<<<<
**config.mk**
```make
export PLATFORM = sky130hd
export DESIGN_NAME = dbg_trig_bank
export DESIGN_NICKNAME = d
export VERILOG_FILES = /design/src/rtl/dbg_trig_bank.sv
export SDC_FILE = /design/constraint.sdc
export NUM_CORES = 1
export LEC_CHECK = 0
export ABC_CLOCK_PERIOD_IN_PS = 1800
export CAP_MARGIN = 10
export CORE_ASPECT_RATIO = 2
export CORE_MARGIN = 8
export CORE_UTILIZATION = 42
export CTS_BUF_LIST = sky130_fd_sc_hd__clkbuf_2 sky130_fd_sc_hd__clkbuf_4 sky130_fd_sc_hd__clkbuf_8
export CTS_CLUSTER_SIZE = 30
export DETAILED_ROUTE_END_ITERATION = 10
export PLACE_DENSITY = 0.91
export SYNTH_ARGS = -nofsm -noshare
export SYNTH_HDL_FRONTEND = slang
export SYNTH_SLANG_ARGS = --single-unit
```
**constraint.sdc**
```tcl
create_clock -name clk -period 1.8 [get_ports clk]
set_clock_uncertainty 0.15 [all_clocks]
set_input_delay 0.18 -clock clk [delete_from_list [all_inputs] [get_ports clk]]
set_output_delay 0.18 -clock clk [all_outputs]
set_load 0.02 [all_outputs]
```
**src/rtl/dbg_trig_bank.sv**
```systemverilog
`timescale 1ns/1ps
module dbg_trig_bank #(
  parameter int NTRIG = 2
) (
  input  logic                  clk,
  input  logic                  rst_n,
  input  logic [2:0]            csr_addr,
  input  logic                  csr_we,
  input  logic [31:0]           csr_wdata,
  output logic [31:0]           csr_rdata,
  output logic [32*NTRIG-1:0]   trig_ctrl_o,
  output logic [32*NTRIG-1:0]   trig_cmp_o,
  output logic [32*NTRIG-1:0]   trig_extra_o,
  output logic [5:0]            mctx_o
);
  localparam int          SELW    = (NTRIG > 1) ? $clog2(NTRIG) : 1;
  localparam logic [3:0]  TYPE_AM = 4'd2;
  localparam logic [31:0] CTRL_RST = {TYPE_AM, 28'd0};
  localparam logic [31:0] CAPS    = 32'h0000_0044;

  logic [SELW-1:0] sel_q;
  logic [31:0]     ctrl_q  [NTRIG];
  logic [31:0]     cmp_q   [NTRIG];
  logic [31:0]     extra_q [NTRIG];
  logic [5:0]      mctx_q;

  wire we_sel = csr_we && (csr_addr == 3'd0);
  wire we_c1  = csr_we && (csr_addr == 3'd1);
  wire we_c2  = csr_we && (csr_addr == 3'd2);
  wire we_c3  = csr_we && (csr_addr == 3'd3);
  wire we_ctx = csr_we && (csr_addr == 3'd5);

  wire [3:0] size_code = {csr_wdata[22:21], csr_wdata[17:16]};
  wire       size_ok   = (size_code <= 4'd3) || (size_code == 4'd5);

  logic [31:0] ctrl_new;
  always_comb begin
    ctrl_new        = CTRL_RST;
    ctrl_new[6]     = csr_wdata[6];
    ctrl_new[4:0]   = csr_wdata[4:0];
    if (size_ok) begin
      ctrl_new[22:21] = csr_wdata[22:21];
      ctrl_new[17:16] = csr_wdata[17:16];
    end
  end

  wire [31:0] extra_new = {csr_wdata[31:26], csr_wdata[25], 25'd0};

  always_ff @(posedge clk or negedge rst_n) begin
    if (!rst_n) begin
      sel_q  <= '0;
      mctx_q <= '0;
    end else begin
      if (we_sel && (csr_wdata < 32'(NTRIG))) sel_q <= csr_wdata[SELW-1:0];
      if (we_ctx) mctx_q <= csr_wdata[5:0];
    end
  end

  for (genvar i = 0; i < NTRIG; i++) begin : g_trig
    wire hit = (32'(sel_q) == i);
    always_ff @(posedge clk or negedge rst_n) begin
      if (!rst_n) begin
        ctrl_q[i]  <= CTRL_RST;
        cmp_q[i]   <= '0;
        extra_q[i] <= '0;
      end else if (hit) begin
        if (we_c1) ctrl_q[i]  <= ctrl_new;
        if (we_c2) cmp_q[i]   <= csr_wdata;
        if (we_c3) extra_q[i] <= extra_new;
      end
    end
    assign trig_ctrl_o[32*i +: 32]  = ctrl_q[i];
    assign trig_cmp_o[32*i +: 32]   = cmp_q[i];
    assign trig_extra_o[32*i +: 32] = extra_q[i];
  end

  always_comb begin
    case (csr_addr)
      3'd0:    csr_rdata = 32'(sel_q);
      3'd1:    csr_rdata = ctrl_q[sel_q];
      3'd2:    csr_rdata = cmp_q[sel_q];
      3'd3:    csr_rdata = extra_q[sel_q];
      3'd4:    csr_rdata = CAPS;
      3'd5:    csr_rdata = {26'd0, mctx_q};
      default: csr_rdata = '0;
    endcase
  end

  assign mctx_o = mctx_q;
endmodule

```
==> summary.txt, run 1 <==
Outcome
  • Status: finished with violations
  • Failing checks: negative setup slack

GRT
  • GRT overflow: 0
  • GR Layer Usage met2: 43.8%
  • Global routing usage summed across all routing layers: between 20% and 30%
  • Number of global-route vias before repair: 5290
  • Global-route layer with the greatest usage: met2
  • Global-route met1 utilization: a little over a fifth
  • Antenna violations before repair: 2
  • Global Route met3 Usage: 6.95%
  • Global-route wire length before repair: 31600 um
  • Pin count of the biggest net entering global routing: 64

STA
  • Pins over their slew limit: 0
  • Hold violation count in the final report: 0
  • Fin crit period: approximately 2.1 ns
  • Fmax achieved: 476 MHz
  • Number of failing setup endpoints in the final timing report: about 130
  • RSZ-0062 raised after global routing: yes
  • Worst-case setup margin in the final layout: -0.299 ns
  • Final worst path period share: 117%

Worst hold path
  • Path category of the worst min-delay check: input port to asynchronous set/reset pin

Setup path
  • Required arrival time at the worst endpoint: 1.47 ns
  • Critical path peak fanout: 5
  • Data arrival time of the critical path: 1.77 ns
  • CP endpoint kind: output port
  • Kind of launch point of the worst setup path: flip-flop
  • Crit Path Class: flip-flop to output port

Logic synthesis
  • Area share of the largest cell type after synthesis: 47.1%
  • Post-synthesis cell count: ~460
  • Netlist cell types: 33
  • Post-synth ARST share: 100%
  • Primary flip-flop cell chosen by synthesis mapping: sky130_fd_sc_hd__dfrtp_1
  • Synthesized area per cell: 12.2 um2
  • Part of the Yosys area used for sequential elements: 47.1%
  • Most common cell in the netlist: sky130_fd_sc_hd__dfrtp_1
  • Commonest cells in the synthesized netlist: sky130_fd_sc_hd__dfrtp_1, sky130_fd_sc_hd__mux2_2, sky130_fd_sc_hd__buf_4
  • Yosys warning count: 0
  • Post-synthesis cell type with the largest combined area: sky130_fd_sc_hd__dfrtp_1
  • Synth Register Bits: 105
  • Post-synthesis cell area: 0.00557 mm2
  • Biggest area contributors in the synthesized netlist: sky130_fd_sc_hd__dfrtp_1, sky130_fd_sc_hd__mux2_2, sky130_fd_sc_hd__buf_4, sky130_fd_sc_hd__mux2i_1, sky130_fd_sc_hd__o22ai_1
  • Number of flops mapped to enable cells by yosys: 0

Clocking
  • Maximum level of the CTS H-tree: 3
  • Num Clock Sinks: between 100 and 150
  • Maximum number of buffers from clock root to sink: 2
  • TritonCTS clock tree: done
  • Number of buffers inserted during clock tree synthesis: 9
  • Buffer cell driving the clock tree root: sky130_fd_sc_hd__clkbuf_8
  • Register clock-pin slew on the reported worst setup and hold paths: 0.10 ns
  • Clk_lat worst skew: between 0.3 and 0.4 ns

Finish
  • Filler cells: 918
  • Multi-input logic area: 0.00293 mm2
  • Fraction of layout cells with a size suffix above 1: 39.4%
  • Storage cell area: 0.00263 mm2
  • Nets: 762
  • Area grow syn2layout: 59.5%
  • Post-Layout Cell Count: between 800 and 900

Placed design
  • Placed insts: 825
  • Post-place setup slack: -0.726 ns
  • Number of input and output port buffers inserted: between 150 and 200
  • Final weighted congestion in routability-driven placement: 0.856
  • HPWL reported at the end of detailed placement: 14400 um

Job
  • Max cap viols: 0

Floorplan
  • Number of placed I/O pins: roughly 270
  • Area of the core: 0.0130 mm2
  • DIE HEIGHT: 179 um
  • Std cell rows: 59
  • Die width: 97.5 um
  • Full die area: roughly 0.017 mm2
  • Initial core utilization: 42.9%

Power and ir drop
  • Leakage power: 4.30 nW
  • Total chip power: 0.00654 W
  • Worst IR drop on VDD: 0.000620 V
  • Power Density: 736 mW/mm2

Drt
  • Number of DRC markers in iteration 0: 168
  • TritonRoute pass-1 iters: 4
  • Via count: approximately 4500
  • DRT Wirelength: between 20000 and 25000 um
  • Wire per inst: 23.6 um
  • Residual antenna-violating net count after detailed routing: 0
  • Avg Vias per Cell: ~5
  • Residual DRC count: 0
==> final timing paths <==
path / startpoint / to / slack [ns] / cells after the start
worst max-delay path: g_trig[1].hit / csr_rdata[2] / -0.30 / 6
worst min-delay path: rst_n / trig_ctrl_o[54] / 0.21 / 3
worst max register to register: g_trig[1].hit / trig_extra_o[29] / -0.17 / 7
worst min register to register: trig_cmp_o[21] / trig_cmp_o[21] / 0.39 / 1
max in group asynchronous: rst_n / trig_cmp_o[38] / 0.68 / 3
min in group clk: csr_wdata[13] / trig_cmp_o[45] / 0.34 / 2
==> routing by layer <==
layer | routed length (um) | up-vias
met5 | 0 | -
met4 | 1180 | 0
met3 | 1360 | 71
met2 | 11600 | 251
met1 | 6740 | 2263
li1 | - | 1947
==> registers in the layout, summed over array words and instances, names as in the netlist <==
signal and count:
mctx_o 6, g_trig.hit 1, trig_cmp_o 64, trig_extra_o 14
trig_ctrl_o 20
==> cell families after synthesis <==
logic type,after synthesis,synth area share (%)
flip-flops,105,47.1
other,2,0.135
multiplexers,150,29.2
buffers and inverters,117,14.8
AO/OA/AOI/OAI,26,3.05
AND/OR/NAND/NOR,57,5.61
==> report_power, final <==
part / total [W] / leakage [nW] / internal, W / switching, W
registers: 0.00286 / 1.36 / 0.00262 / 0.000244
clock network: 0.00149 / 0.100 / 0.000673 / 0.000818
logic: 0.00219 / 2.84 / 0.00104 / 0.00115
total: 0.00654 / 4.30 / 0.00433 / 0.00221
==> final cells by class <==
class	instances	share of cell area, %
multi-input combinational	328	33.0
timing repair buffer	277	32.9
sequential	105	29.6
tap	152	2.14
clock buffer	11	1.56
clock inverter	5	0.634
inverter	3	0.127
antenna	2	0.0563
==> cells in the final DEF, fill, tap and decap left out, types with 7 or more instances in the layout <==
cell / n
sky130_fd_sc_hd__mux2i_1: 40
sky130_fd_sc_hd__nand2_1: 7
sky130_fd_sc_hd__buf_12: 18
sky130_fd_sc_hd__buf_4: 77
sky130_fd_sc_hd__mux2_4: 61
sky130_fd_sc_hd__buf_6: 30
sky130_fd_sc_hd__o22ai_1: 10
sky130_fd_sc_hd__clkbuf_8: 9
sky130_fd_sc_hd__conb_1: 94
sky130_fd_sc_hd__dfrtp_1: 104
sky130_fd_sc_hd__dlymetal6s2s_1: 17
sky130_fd_sc_hd__nor2_1: 18
sky130_fd_sc_hd__mux2_2: 40
sky130_fd_sc_hd__clkdlybuf4s50_1: 118
==> critical path, cell delays in order, from the launching register on <==
cell	delay, ns
sky130_fd_sc_hd__dfrtp_2	0.47
sky130_fd_sc_hd__buf_12	0.16
sky130_fd_sc_hd__mux2i_1	0.22
sky130_fd_sc_hd__nor2_1	0.06
sky130_fd_sc_hd__mux2i_1	0.20
sky130_fd_sc_hd__o22ai_2	0.14
sky130_fd_sc_hd__buf_6	0.15
==> metrics by stage <==
step	setup TNS (ns)	hold WS (ns)	util, %	cell area [um2]
floorplan	0	-0.266	-	5920
global placement	-40.43	-0.150	58.7	7620
detailed placement	-45.24	-0.147	58.7	7620
CTS	-17.71	0.210	67.1	8710
global route	-17.88	0.234	68.4	8890
finish	-11.44	0.213	68.4	8890
==> repair_timing <==
item | in CTS | in global routing
endpoints found under the hold margin | 105 | 0
endpoints found under the setup margin | 128 | 143
hold buffers | 2 | 0
gates cloned | 12 | 0
resized for setup | 281 | 70
buffers inserted | 27 | 11
pin swaps | 7 | 16
Power figures use the tool's default switching activity.
==> run 2, diff against run 1 <==
Settings changed: MAX_ROUTING_LAYER set to met4, PLACE_DENSITY 0.91 to 0.79.
==> summary.txt, run 2 (synthesis results as in run 1) <==
Outcome
  • Status: finished with violations (unchanged)
  • Failing checks: negative setup slack (unchanged)

Placed design
  • Placed inst area: 0.00760 mm2 (was 0.00762 mm2)
  • HPWL reported at the end of detailed placement: 14100 um (was 14400 um)
  • Final weighted congestion in routability-driven placement: 0.882 (was 0.856)
  • Number of input and output port buffers inserted: 173 (unchanged)

Setup path
  • Slowest cell on the critical path: sky130_fd_sc_hd__dfrtp_2 (unchanged)
  • Buf/Inv on CP: 4 (was 2)
  • Required arrival time at the worst endpoint: 1.47 ns (about the same)
  • Setup slack, reg-to-reg: -0.10 ns (was -0.17 ns)
  • Crit-path leading delay family: buffers and inverters (was flip-flops)
  • Worst r2r path cells: 7 (unchanged)
  • CP endpoint kind: output port (unchanged)
  • Kind of launch point of the worst setup path: flip-flop (unchanged)
  • Most frequent cell on the critical path: sky130_fd_sc_hd__buf_12 (was sky130_fd_sc_hd__mux2i_1)
  • CP max stage delay: 0.47 ns (about the same)
  • Start point of the critical path: g_trig[1].hit (unchanged)
  • Reg2reg end: trig_cmp_o[30] (was trig_extra_o[29])
  • Data arrival time of the critical path: 1.79 ns (was 1.77 ns)
  • Worst r2r src: g_trig[1].hit (unchanged)
  • Critical path peak fanout: 13 (was 5)
  • Stages on worst setup path: 6 (unchanged)
  • Chain of cells forming the critical path: buf_12, buf_12, buf_12, mux2i_1, o22ai_1, buf_4 (was buf_12, mux2i_1, nor2_1, mux2i_1, o22ai_2, buf_6)
  • Crit path to: csr_rdata[27] (was csr_rdata[2])
  • Crit Path Class: flip-flop to output port (unchanged)

Finish
  • Area grow syn2layout: 53.2% (was 59.5%)
  • Commonest cells after routing, fill and taps aside: sky130_fd_sc_hd__clkdlybuf4s50_1, sky130_fd_sc_hd__dfrtp_1, sky130_fd_sc_hd__conb_1 (unchanged)
  • Final core utilization: 65.7% (was 68.4%)
  • Nets: 756 (was 762)
  • Fraction of layout cells with a size suffix above 1: 39.4% (about the same)
  • Filler cells: 965 (was 918)
  • Leading cell type in the layout, fill and taps excluded: sky130_fd_sc_hd__clkdlybuf4s50_1 (unchanged)
  • Final cell area excluding filler cells: 0.00854 mm2 (was 0.00889 mm2)
  • Max FFs per register: 64 (unchanged)
  • Diode insertion count for antenna repair: 0 (was 2)

Clocking
  • Maximum number of buffers from clock root to sink: 2 (unchanged)
  • Maximum level of the CTS H-tree: 3 (unchanged)
  • Number of buffers inserted during clock tree synthesis: 9 (unchanged)
  • Num Clock Sinks: 105 (unchanged)
  • Register clock-pin slew on the reported worst setup and hold paths: 0.11 ns (was 0.10 ns)
  • Buffer cell driving the clock tree root: sky130_fd_sc_hd__clkbuf_8 (unchanged)
  • TritonCTS clock tree: done (unchanged)
  • Clk_lat worst skew: 0.38 ns (was 0.37 ns)

Power and ir drop
  • Power Density: 753 mW/mm2 (was 736 mW/mm2)
  • Internal power contribution: 0.00416 W (was 0.00433 W)
  • Leakage power: 4.18 nW (was 4.30 nW)
  • Worst IR drop on VDD: 0.000682 V (was 0.000620 V)
  • Comb power frac: 33.2% (was 33.5%)
  • Reg power frac: 44.6% (was 43.7%)
  • Fraction of power spent switching nets: 35.4% (was 33.8%)
  • Switching power: 0.00227 W (was 0.00221 W)
  • Part of the power in the clock network: 22.2% (was 22.8%)

Drt
  • Amount of wire on met3 after detailed routing: 1210 um (was 1360 um)
  • Wire per inst: 22.2 um (was 23.6 um)
  • Uppermost routed layer: met4 (unchanged)
  • DRT Wirelength: 19400 um (was 20900 um)
  • Number of DRC markers in iteration 0: 165 (was 168)
  • Sum of routed wire segments on met1: 6630 um (was 6740 um)
  • Avg Vias per Cell: 5.04 (was 5.13)
  • TritonRoute pass-1 iters: 4 (unchanged)
  • Residual DRC count: 0 (unchanged)
  • Met2 wire len: 10700 um (was 11600 um)
  • Residual antenna-violating net count after detailed routing: 0 (unchanged)
  • Via count: 4411 (was 4532)

STA
  • Fin crit period: 2.12 ns (was 2.10 ns)
  • Pins over their slew limit: 0 (unchanged)
  • Number of failing setup endpoints in the final timing report: 94 (was 125)
  • Hold violation count in the final report: 0 (unchanged)
  • Summed negative setup slack over all endpoints: -9.38 ns (was -11.44 ns)
  • Fmax achieved: 471 MHz (was 476 MHz)
  • Final worst path period share: 118% (was 117%)
  • RSZ-0062 raised after global routing: yes (unchanged)
  • Worst-case setup margin in the final layout: -0.324 ns (was -0.299 ns)
  • Minimum hold slack: 0.118 ns (was 0.213 ns)

GRT
  • Global-route wire length before repair: 28100 um (was 31600 um)
  • Pin count of the biggest net entering global routing: 46 (was 64)
  • Global routing usage summed across all routing layers: 21.2% (was 23.4%)
  • Antenna violations before repair: 0 (was 2)
  • GRT overflow: 0 (unchanged)
  • Number of global-route vias before repair: 4805 (was 5290)

Floorplan
  • Initial core utilization: 42.9% (unchanged)
  • Std cell rows: 59 (unchanged)
  • Full die area: 0.0174 mm2 (unchanged)
  • Die width: 97.5 um (unchanged)
  • Number of placed I/O pins: 268 (unchanged)
  • DIE HEIGHT: 179 um (unchanged)
  • Area of the core: 0.0130 mm2 (unchanged)

Worst hold path
  • Path category of the worst min-delay check: input port to asynchronous set/reset pin (unchanged)

Job
  • Max cap viols: 0 (unchanged)
run 2: cell types whose count changed in the layout (fill, tap and decap cells not counted), moves of 5 or more:
| cell | previous run | this run |
|---|---|---|
| sky130_fd_sc_hd__buf_4 | 77 | 83 |
| sky130_fd_sc_hd__mux2_4 | 61 | 14 |
| sky130_fd_sc_hd__mux2i_1 | 40 | 35 |
| sky130_fd_sc_hd__mux2_2 | 40 | 86 |
run 2: how the worst min path moves through the flow:
stage,startpoint,end,slack [ns],cells after the start
floorplan,rst_n,g_trig[1].hit,-0.27,0
global placement,rst_n,trig_cmp_o[2],-0.02,1
detailed placement,rst_n,mctx_o[2],-0.02,1
CTS,rst_n,trig_cmp_o[2],0.12,2
global route,rst_n,mctx_o[2],0.15,2
finish,rst_n,mctx_o[2],0.12,2
run 2: routing by layer:
metal / vias to the layer above / global-route usage, %
li1: 1933 / -
met1: 2219 / 20.2
met2: 215 / 38.5
met3: 44 / 5.71
met4: 0 / 9.98
met5: - / -
run 2: power by group through the flow:
stage | clock network, W | logic [W] | registers (W)
floorplan | 0 | 0.000827 | 0.00316
global placement | 0 | 0.00200 | 0.00287
detailed placement | 0 | 0.00204 | 0.00289
CTS | 0.00145 | 0.00208 | 0.00285
global route | 0.00155 | 0.00225 | 0.00290
finish | 0.00143 | 0.00214 | 0.00286
run 2: timing repair:
item,in CTS,in global routing
pin swaps,2,12
setup buffers,16,17
resized for setup,182,104
endpoints found under the hold margin,105,0
gates cloned,3,0
hold buffers,1,0
setup endpoints to repair,123,136
run 2: area by class of cell:
class                   instances  area, um2  share of cell area, %
inverters                       3       11.3                  0.132
well taps                     152        190                   2.23
multi-input cells             328       2750                   32.2
clock buffers                   9        124                   1.45
repair buffers                271       2780                   32.5
clock inverters                 7       61.3                  0.718
flip-flops and latches        105       2630                   30.8
run 2: metrics by stage:
step / setup slack (ns) / cells / power [W]
after detailed placement: -0.611 / 822 / 0.00492
after global routing: -0.362 / 875 / 0.00670
after floorplan: 0.0627 / 549 / 0.00398
after CTS: -0.295 / 858 / 0.00639
final: -0.324 / 875 / 0.00643
after global placement: -0.621 / 822 / 0.00487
>>>>
• Work item: In the data above, start at the line that has "Settings changed: MAX_ROUTING_LAYER", stop after the line that has "(was 14400 um)", and print every line in between exactly as it stands.

• The answer:
Settings changed: MAX_ROUTING_LAYER set to met4, PLACE_DENSITY 0.91 to 0.79.
==> summary.txt, run 2 (synthesis results as in run 1) <==
Outcome
  • Status: finished with violations (unchanged)
  • Failing checks: negative setup slack (unchanged)

Placed design
  • Placed inst area: 0.00760 mm2 (was 0.00762 mm2)
  • HPWL reported at the end of detailed placement: 14100 um (was 14400 um)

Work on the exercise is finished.